RURAL HEALTH CARE WILL BE STUDIED - Access To Care Major Issue In The Mountains

(07/08/2001)
By Bob Weaver

Health care in the Appalachian mountains will be scrutinized for the first time in many years, creating a data-base in the 13-state, 199,000 square mile area that stretches from New York to Mississippi. The $150,000 project is being funded by the Appalachian Regional Commission.

Cancer, heart disease and infant mortality rates have been infamously high.

The data-base is described as a top-to-bottom review of health problems, including accessibility problems often experienced in the rural areas of central and southern West Virginia.

The Aging Well project which has focused on Calhoun County, including their international conference which came to rural areas of West Virginia, has highlighted problems with access. Fear has been expressed in Washington that the tax cut would scale back rural health services, requiring older and economically deprived residents to face access barriers.

Broad-based health care organizations like Minnie Hamilton Health Care provide a large menu of services to rural areas, and the study could impact on the future of the institution.

Currently, most rural residents are unable to afford the annual premiums for private insurance which cost between $4000-$6500 and significant scale backs in Medicaid coverage means more people are "unqualified."

The Southwest Virginia Graduate Medical Education Consortium has found that residents in the far western section of Virginia in the mountains, die 30% faster that the rest of the state.

The UVA study said that mountain people are more than 50% likely to die of chronic obstructive pulmonary disease, 26% more likely to die of heart disease and more than 53% more likely to die of pneumonia or flu. They are also 60% more likely to die of suicide.

The ARC project will also target the financial conditions of the 13-state region, attempting to determine where need may be greatest. or where financial cutbacks in Washington would be most dramatically felt. The Appalachian region was also found to have 30% fewer physicians.
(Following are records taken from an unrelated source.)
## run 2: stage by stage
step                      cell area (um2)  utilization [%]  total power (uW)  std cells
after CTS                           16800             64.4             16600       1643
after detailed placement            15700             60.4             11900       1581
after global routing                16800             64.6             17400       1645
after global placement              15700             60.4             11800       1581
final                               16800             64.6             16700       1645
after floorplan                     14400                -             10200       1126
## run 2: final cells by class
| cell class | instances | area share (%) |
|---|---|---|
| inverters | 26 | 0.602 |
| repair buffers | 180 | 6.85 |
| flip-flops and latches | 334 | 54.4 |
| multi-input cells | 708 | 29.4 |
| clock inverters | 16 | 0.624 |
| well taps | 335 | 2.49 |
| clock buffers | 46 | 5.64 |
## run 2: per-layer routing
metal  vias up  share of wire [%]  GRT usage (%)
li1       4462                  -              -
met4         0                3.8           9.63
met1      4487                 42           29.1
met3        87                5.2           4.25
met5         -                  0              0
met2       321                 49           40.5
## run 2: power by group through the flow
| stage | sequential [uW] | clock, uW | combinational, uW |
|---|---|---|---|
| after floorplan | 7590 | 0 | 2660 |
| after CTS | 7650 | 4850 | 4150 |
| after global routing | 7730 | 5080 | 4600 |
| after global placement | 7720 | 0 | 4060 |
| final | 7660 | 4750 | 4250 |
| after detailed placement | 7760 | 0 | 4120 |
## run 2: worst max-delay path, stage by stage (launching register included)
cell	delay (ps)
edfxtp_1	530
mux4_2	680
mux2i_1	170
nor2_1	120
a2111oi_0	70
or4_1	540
<file path="src/rtl/swst_pkg.sv">
// Package for the sorted wake-up schedule table.
// Holds command codes, time constants and the control word broadcast to every cell.
// No dependencies.
package swst_pkg;

    localparam int KEY_W      = 11;
    localparam int SEC_W      = 17;
    localparam int OP_W       = 2;

    // command codes
    localparam logic [OP_W-1:0] OP_ADD    = 2'd0;
    localparam logic [OP_W-1:0] OP_REMOVE = 2'd1;
    localparam logic [OP_W-1:0] OP_CLEAR  = 2'd2;
    localparam logic [OP_W-1:0] OP_QUERY  = 2'd3;

    localparam int HOUR_MAX     = 23;
    localparam int MINUTE_MAX   = 59;
    localparam int SEC_PER_DAY  = 86400;
    localparam int SEC_PER_HOUR = 3600;
    localparam int SEC_PER_MIN  = 60;

    // control word seen by all cells
    typedef struct packed {
        logic [OP_W-1:0]  op;
        logic             upd;     // apply add or remove shift this cycle
        logic             load;    // register this cell's delay
        logic             scan;    // advance the running minimum
        logic [KEY_W-1:0] key;     // hour*64 + minute of the time to add
        logic [SEC_W-1:0] now;     // current second, already reduced
    } swst_ctrl_t;

endpackage

</file>
<file path="src/rtl/sorted_wakeup_schedule_table.sv">
// Sorted wake-up schedule table: top level with control and a row of cells.
// Add, remove and clear pass through EXEC to a registered result; a query
// also runs SCAN and FINAL while the running minimum walks the cell row.
// One word is worked on at a time; a new word is taken while a result waits.
// Reset (synchronous, active low) empties the table; entries keep no reset.
// Depends on swst_pkg and swst_cell.
module sorted_wakeup_schedule_table #(
    parameter int TABLE_ENTRIES = 16
) (
    input  logic        aclk,
    input  logic        aresetn,
    input  logic        s_tvalid,
    output logic        s_tready,
    // [1:0] mode, [9:2] hour_in, [17:10] minute_in, [25:18] position,
    // [42:26] now_second, [47:43] zero
    input  logic [47:0] s_tdata,
    output logic        m_tvalid,
    input  logic        m_tready,
    // [0] accepted, [5:1] entry_count, [6] next_found, [23:7] seconds_to_next
    output logic [23:0] m_tdata
);
    import swst_pkg::*;

    localparam int CW = $clog2(TABLE_ENTRIES + 1);
    localparam int SW = $clog2(TABLE_ENTRIES + 1);

    localparam logic [1:0] ST_IDLE  = 2'd0;
    localparam logic [1:0] ST_EXEC  = 2'd1;
    localparam logic [1:0] ST_SCAN  = 2'd2;
    localparam logic [1:0] ST_FINAL = 2'd3;

    logic [1:0]       state_reg, state_next;
    logic [CW-1:0]    count_reg, count_next;
    logic [SW-1:0]    scan_cnt_reg, scan_cnt_next;
    logic [OP_W-1:0]  op_reg;
    logic [7:0]       hour_reg, minute_reg, pos_reg;
    logic [SEC_W-1:0] now_reg;
    logic             m_valid_reg, m_valid_next;
    logic [23:0]      m_data_reg, m_data_next;

    logic [SEC_W-1:0] now_in;
    logic             s_acc, out_free;
    logic             add_ok, rm_ok, dup;
    logic             res_acc, res_found;
    logic [SEC_W-1:0] res_secs;
    swst_ctrl_t       ctrl;

    logic [KEY_W-1:0] key_w   [TABLE_ENTRIES];
    logic             after_w [TABLE_ENTRIES];
    logic             eq_w    [TABLE_ENTRIES];
    logic [SEC_W-1:0] run_w   [TABLE_ENTRIES];

    assign s_tready = (state_reg == ST_IDLE);
    assign s_acc    = s_tvalid && s_tready;
    assign out_free = !m_valid_reg || m_tready;
    assign m_tvalid = m_valid_reg;
    assign m_tdata  = m_data_reg;

    // fold now into one day
    assign now_in = (s_tdata[42:26] >= SEC_W'(SEC_PER_DAY))
                  ? s_tdata[42:26] - SEC_W'(SEC_PER_DAY) : s_tdata[42:26];

    // duplicate check across the row
    always_comb begin
        dup = 1'b0;
        for (int i = 0; i < TABLE_ENTRIES; i++) begin
            dup = dup | eq_w[i];
        end
    end

    assign add_ok = (hour_reg <= 8'(HOUR_MAX)) && (minute_reg <= 8'(MINUTE_MAX))
                 && (count_reg < CW'(TABLE_ENTRIES)) && !dup;
    assign rm_ok  = (pos_reg < 8'(count_reg));

    // broadcast control word
    always_comb begin
        ctrl.op   = op_reg;
        ctrl.key  = {hour_reg[4:0], minute_reg[5:0]};
        ctrl.now  = now_reg;
        ctrl.upd  = (state_reg == ST_EXEC) && out_free
                 && (((op_reg == OP_ADD) && add_ok) || ((op_reg == OP_REMOVE) && rm_ok));
        ctrl.load = (state_reg == ST_EXEC) && (op_reg == OP_QUERY);
        ctrl.scan = (state_reg == ST_SCAN);
    end

    // row of cells
    for (genvar g = 0; g < TABLE_ENTRIES; g++) begin : g_cell
        logic [KEY_W-1:0] lk, rk;
        logic             la;
        logic [SEC_W-1:0] rin;
        if (g == 0) begin : g_first
            assign lk  = key_w[g];
            assign la  = 1'b0;
            assign rin = '1;
        end else begin : g_mid
            assign lk  = key_w[g-1];
            assign la  = after_w[g-1];
            assign rin = run_w[g-1];
        end
        if (g == TABLE_ENTRIES - 1) begin : g_last
            assign rk = key_w[g];
        end else begin : g_inner
            assign rk = key_w[g+1];
        end
        swst_cell #(.IDX(g), .CW(CW)) u_cell (
            .aclk       (aclk),
            .ctrl       (ctrl),
            .count      (count_reg),
            .pos        (pos_reg),
            .left_key   (lk),
            .left_after (la),
            .right_key  (rk),
            .run_in     (rin),
            .key        (key_w[g]),
            .after      (after_w[g]),
            .eq         (eq_w[g]),
            .run_out    (run_w[g])
        );
    end

    // sequencer and result
    always_comb begin
        state_next    = state_reg;
        count_next    = count_reg;
        scan_cnt_next = scan_cnt_reg;
        m_valid_next  = m_valid_reg && !m_tready;
        m_data_next   = m_data_reg;
        res_acc       = 1'b0;
        res_found     = 1'b0;
        res_secs      = '0;
        unique case (state_reg)
            ST_IDLE: begin
                if (s_acc) begin
                    state_next = ST_EXEC;
                end
            end
            ST_EXEC: begin
                if (op_reg == OP_QUERY) begin
                    scan_cnt_next = '0;
                    state_next    = ST_SCAN;
                end else if (out_free) begin
                    unique case (op_reg)
                        OP_ADD: begin
                            res_acc = add_ok;
                            if (add_ok) count_next = count_reg + 1'b1;
                        end
                        OP_REMOVE: begin
                            res_acc = rm_ok;
                            if (rm_ok) count_next = count_reg - 1'b1;
                        end
                        OP_CLEAR: begin
                            res_acc    = 1'b1;
                            count_next = '0;
                        end
                        OP_QUERY: res_acc = 1'b0;
                        default:  res_acc = 1'b0;
                    endcase
                    m_valid_next = 1'b1;
                    m_data_next  = {res_secs, res_found, 5'(count_next), res_acc};
                    state_next   = ST_IDLE;
                end
            end
            ST_SCAN: begin
                scan_cnt_next = scan_cnt_reg + 1'b1;
                if (scan_cnt_reg == SW'(TABLE_ENTRIES - 1)) begin
                    state_next = ST_FINAL;
                end
            end
            ST_FINAL: begin
                if (out_free) begin
                    res_found    = (count_reg != '0);
                    res_acc      = res_found;
                    res_secs     = res_found ? run_w[TABLE_ENTRIES-1] : '0;
                    m_valid_next = 1'b1;
                    m_data_next  = {res_secs, res_found, 5'(count_reg), res_acc};
                    state_next   = ST_IDLE;
                end
            end
            default: state_next = ST_IDLE;
        endcase
    end

    // control registers
    always_ff @(posedge aclk) begin
        if (!aresetn) begin
            state_reg   <= ST_IDLE;
            count_reg   <= '0;
            m_valid_reg <= 1'b0;
        end else begin
            state_reg   <= state_next;
            count_reg   <= count_next;
            m_valid_reg <= m_valid_next;
        end
    end

    // payload registers
    always_ff @(posedge aclk) begin
        scan_cnt_reg <= scan_cnt_next;
        m_data_reg   <= m_data_next;
        if (s_acc) begin
            op_reg     <= s_tdata[1:0];
            hour_reg   <= s_tdata[9:2];
            minute_reg <= s_tdata[17:10];
            pos_reg    <= s_tdata[25:18];
            now_reg    <= now_in;
        end
    end

endmodule

</file>
<file path="src/rtl/swst_cell.sv">
// One table cell: holds a single sorted entry, shifts with its neighbors,
// and computes its delay and a running minimum handed to the next cell.
// Depends on swst_pkg.
module swst_cell #(
    parameter int IDX = 0,
    parameter int CW  = 5
) (
    input  logic                     aclk,
    input  swst_pkg::swst_ctrl_t     ctrl,
    input  logic [CW-1:0]            count,
    input  logic [7:0]               pos,
    input  logic [swst_pkg::KEY_W-1:0] left_key,
    input  logic                     left_after,
    input  logic [swst_pkg::KEY_W-1:0] right_key,
    input  logic [swst_pkg::SEC_W-1:0] run_in,
    output logic [swst_pkg::KEY_W-1:0] key,
    output logic                     after,
    output logic                     eq,
    output logic [swst_pkg::SEC_W-1:0] run_out
);
    import swst_pkg::*;

    logic [KEY_W-1:0] key_reg, key_next;
    logic [SEC_W-1:0] delta_reg, run_reg;
    logic             in_use;
    logic [SEC_W-1:0] target, delta;

    assign in_use = (CW'(IDX) < count);
    assign after  = !in_use || (key_reg > ctrl.key);
    assign eq     = in_use && (key_reg == ctrl.key);
    assign key    = key_reg;
    assign run_out = run_reg;

    // seconds of day for this entry and delay to it (wraps to tomorrow)
    always_comb begin
        target = SEC_W'(key_reg[10:6]) * SEC_W'(SEC_PER_HOUR)
               + SEC_W'(key_reg[5:0]) * SEC_W'(SEC_PER_MIN);
        if (target > ctrl.now) begin
            delta = target - ctrl.now;
        end else begin
            delta = SEC_W'({1'b0, target} + (SEC_W+1)'(SEC_PER_DAY) - {1'b0, ctrl.now});
        end
    end

    // entry shift for insert and remove
    always_comb begin
        key_next = key_reg;
        if (ctrl.upd) begin
            unique case (ctrl.op)
                OP_ADD: begin
                    if (after) begin
                        key_next = left_after ? left_key : ctrl.key;
                    end
                end
                OP_REMOVE: begin
                    if (8'(IDX) >= pos) begin
                        key_next = right_key;
                    end
                end
                OP_CLEAR, OP_QUERY: begin
                    key_next = key_reg;
                end
                default: key_next = key_reg;
            endcase
        end
    end

    always_ff @(posedge aclk) begin
        key_reg <= key_next;
        if (ctrl.load) begin
            delta_reg <= in_use ? delta : '1;
        end
        if (ctrl.scan) begin
            run_reg <= (delta_reg < run_in) ? delta_reg : run_in;
        end
    end

endmodule
</file>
Rural health problems are compounded with a national health system which continues with over 50 million people unable to afford insurance and millions more with HMO's that throw-up barriers or limit access to care.

Insurance premiums continue to rise between 12-17% each year, causing businesses to cancel insurance coverage or opt to have employees pick up more of the tab. America spends about 15% of its gross national product, the most of any country, on care that often does not reach its citizens.